:: Task details ::
Please repeat exactly the lines below from the one containing "5 | 5.815 |" down to the one containing "setup | 16 | 9 |", both included, and nothing else.

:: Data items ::
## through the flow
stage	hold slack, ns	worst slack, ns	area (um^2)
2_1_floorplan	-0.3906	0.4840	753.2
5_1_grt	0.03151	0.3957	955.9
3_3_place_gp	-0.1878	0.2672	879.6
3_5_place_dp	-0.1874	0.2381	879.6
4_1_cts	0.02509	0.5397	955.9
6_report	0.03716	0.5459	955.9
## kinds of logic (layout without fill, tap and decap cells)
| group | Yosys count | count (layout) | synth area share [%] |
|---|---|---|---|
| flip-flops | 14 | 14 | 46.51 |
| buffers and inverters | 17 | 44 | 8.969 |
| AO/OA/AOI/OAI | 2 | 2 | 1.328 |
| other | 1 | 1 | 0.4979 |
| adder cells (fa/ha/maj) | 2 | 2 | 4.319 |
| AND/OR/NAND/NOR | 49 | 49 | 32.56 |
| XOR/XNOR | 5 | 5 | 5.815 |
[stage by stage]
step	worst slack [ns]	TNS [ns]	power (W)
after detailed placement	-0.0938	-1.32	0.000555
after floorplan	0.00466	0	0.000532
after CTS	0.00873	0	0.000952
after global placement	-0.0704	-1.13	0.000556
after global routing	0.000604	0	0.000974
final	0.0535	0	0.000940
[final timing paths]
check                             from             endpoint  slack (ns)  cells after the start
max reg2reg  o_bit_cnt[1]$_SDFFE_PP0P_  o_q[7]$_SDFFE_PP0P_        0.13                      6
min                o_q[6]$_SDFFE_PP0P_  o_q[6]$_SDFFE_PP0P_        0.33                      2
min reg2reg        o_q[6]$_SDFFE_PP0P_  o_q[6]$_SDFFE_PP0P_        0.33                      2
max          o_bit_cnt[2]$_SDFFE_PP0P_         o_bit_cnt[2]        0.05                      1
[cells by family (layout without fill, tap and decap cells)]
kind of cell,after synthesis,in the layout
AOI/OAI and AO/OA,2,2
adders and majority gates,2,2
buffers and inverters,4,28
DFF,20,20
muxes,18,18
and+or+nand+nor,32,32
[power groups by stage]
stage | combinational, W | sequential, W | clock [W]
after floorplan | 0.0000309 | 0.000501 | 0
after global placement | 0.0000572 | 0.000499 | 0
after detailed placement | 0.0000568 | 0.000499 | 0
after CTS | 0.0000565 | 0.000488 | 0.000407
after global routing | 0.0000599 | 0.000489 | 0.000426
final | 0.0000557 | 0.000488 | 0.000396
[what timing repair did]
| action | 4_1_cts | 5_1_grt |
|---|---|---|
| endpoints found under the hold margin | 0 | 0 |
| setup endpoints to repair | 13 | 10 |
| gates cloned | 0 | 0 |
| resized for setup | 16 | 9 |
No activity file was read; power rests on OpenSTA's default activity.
File: src/rtl/spi_controller.sv
// SPI mode-0 write controller: accepts a {rw, addr, data} command and
// shifts it out MSB first as one 16-bit frame under nCs.
module spi_controller
  import spi_pkg::*;
#(
  parameter int CLK_DIV = 5
) (
  input  logic             clk,
  input  logic             rst_n,
  spi_controller_if.slave  cmd,
  output logic             SCLK,
  output logic             COPI,
  output logic             nCs,
  output logic             busy,
  output logic             done
);

  spi_state_e          state;
  spi_state_e          state_nxt;
  logic                tick;
  logic                accept;
  logic                ready_q;
  logic [BIT_W-1:0]    bit_cnt;
  logic [BIT_W-1:0]    bit_cnt_nxt;
  logic [FRAME_W-1:0]  shreg;
  logic [FRAME_W-1:0]  shreg_nxt;
  logic                sclk_nxt;
  logic                copi_nxt;
  logic                ncs_nxt;
  logic                done_nxt;
  logic                ready_nxt;
  logic                busy_nxt;

  assign cmd.cmd_ready = ready_q;
  assign accept        = cmd.cmd_valid && ready_q;

  // The divider restarts on acceptance so SETUP is a full CLK_DIV cycles;
  // after that every phase boundary falls on its free-running reload.
  spi_tick_gen #(
    .CLK_DIV (CLK_DIV)
  ) u_tick_gen (
    .clk     (clk),
    .rst_n   (rst_n),
    .restart (accept),
    .tick    (tick)
  );

  always_ff @(posedge clk or negedge rst_n) begin
    if (!rst_n) begin
      state <= IDLE;
    end else begin
      state <= state_nxt;
    end
  end

  always_comb begin
    state_nxt   = state;
    bit_cnt_nxt = bit_cnt;
    shreg_nxt   = shreg;
    sclk_nxt    = SCLK;
    copi_nxt    = COPI;
    ncs_nxt     = nCs;
    done_nxt    = 1'b0;

    unique case (state)
      IDLE: begin
        if (accept) begin
          state_nxt   = SETUP;
          shreg_nxt   = pack_frame(cmd.cmd_rw, cmd.cmd_addr, cmd.cmd_data);
          copi_nxt    = cmd.cmd_rw;
          ncs_nxt     = 1'b0;
          bit_cnt_nxt = '0;
        end
      end
      SETUP: begin
        if (tick) begin
          state_nxt = HIGH;
          sclk_nxt  = 1'b1;
        end
      end
      HIGH: begin
        if (tick) begin
          sclk_nxt    = 1'b0;
          bit_cnt_nxt = bit_cnt + 4'd1;
          // The final fall keeps the last bit on COPI through HOLD.
          if (bit_cnt == 4'd15) begin
            state_nxt = HOLD;
          end else begin
            state_nxt = LOW;
            shreg_nxt = {shreg[FRAME_W-2:0], 1'b0};
            copi_nxt  = shreg[FRAME_W-2];
          end
        end
      end
      LOW: begin
        if (tick) begin
          state_nxt = HIGH;
          sclk_nxt  = 1'b1;
        end
      end
      HOLD: begin
        if (tick) begin
          state_nxt = GAP;
          ncs_nxt   = 1'b1;
          copi_nxt  = 1'b0;
          done_nxt  = 1'b1;
        end
      end
      GAP: begin
        if (tick) begin
          state_nxt = IDLE;
        end
      end
      default: begin
        state_nxt = IDLE;
      end
    endcase

    ready_nxt = (state_nxt == IDLE);
    busy_nxt  = (state_nxt != IDLE);
  end

  // Every pin is registered from the next-state decode above.
  always_ff @(posedge clk or negedge rst_n) begin
    if (!rst_n) begin
      SCLK    <= 1'b0;
      COPI    <= 1'b0;
      nCs     <= 1'b1;
      busy    <= 1'b0;
      done    <= 1'b0;
      ready_q <= 1'b1;
      bit_cnt <= '0;
      shreg   <= '0;
    end else begin
      SCLK    <= sclk_nxt;
      COPI    <= copi_nxt;
      nCs     <= ncs_nxt;
      busy    <= busy_nxt;
      done    <= done_nxt;
      ready_q <= ready_nxt;
      bit_cnt <= bit_cnt_nxt;
      shreg   <= shreg_nxt;
    end
  end

endmodule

:: Written response ::
| XOR/XNOR | 5 | 5 | 5.815 |
[stage by stage]
step	worst slack [ns]	TNS [ns]	power (W)
after detailed placement	-0.0938	-1.32	0.000555
after floorplan	0.00466	0	0.000532
after CTS	0.00873	0	0.000952
after global placement	-0.0704	-1.13	0.000556
after global routing	0.000604	0	0.000974
final	0.0535	0	0.000940
[final timing paths]
check                             from             endpoint  slack (ns)  cells after the start
max reg2reg  o_bit_cnt[1]$_SDFFE_PP0P_  o_q[7]$_SDFFE_PP0P_        0.13                      6
min                o_q[6]$_SDFFE_PP0P_  o_q[6]$_SDFFE_PP0P_        0.33                      2
min reg2reg        o_q[6]$_SDFFE_PP0P_  o_q[6]$_SDFFE_PP0P_        0.33                      2
max          o_bit_cnt[2]$_SDFFE_PP0P_         o_bit_cnt[2]        0.05                      1
[cells by family (layout without fill, tap and decap cells)]
kind of cell,after synthesis,in the layout
AOI/OAI and AO/OA,2,2
adders and majority gates,2,2
buffers and inverters,4,28
DFF,20,20
muxes,18,18
and+or+nand+nor,32,32
[power groups by stage]
stage | combinational, W | sequential, W | clock [W]
after floorplan | 0.0000309 | 0.000501 | 0
after global placement | 0.0000572 | 0.000499 | 0
after detailed placement | 0.0000568 | 0.000499 | 0
after CTS | 0.0000565 | 0.000488 | 0.000407
after global routing | 0.0000599 | 0.000489 | 0.000426
final | 0.0000557 | 0.000488 | 0.000396
[what timing repair did]
| action | 4_1_cts | 5_1_grt |
|---|---|---|
| endpoints found under the hold margin | 0 | 0 |
| setup endpoints to repair | 13 | 10 |
| gates cloned | 0 | 0 |
| resized for setup | 16 | 9 |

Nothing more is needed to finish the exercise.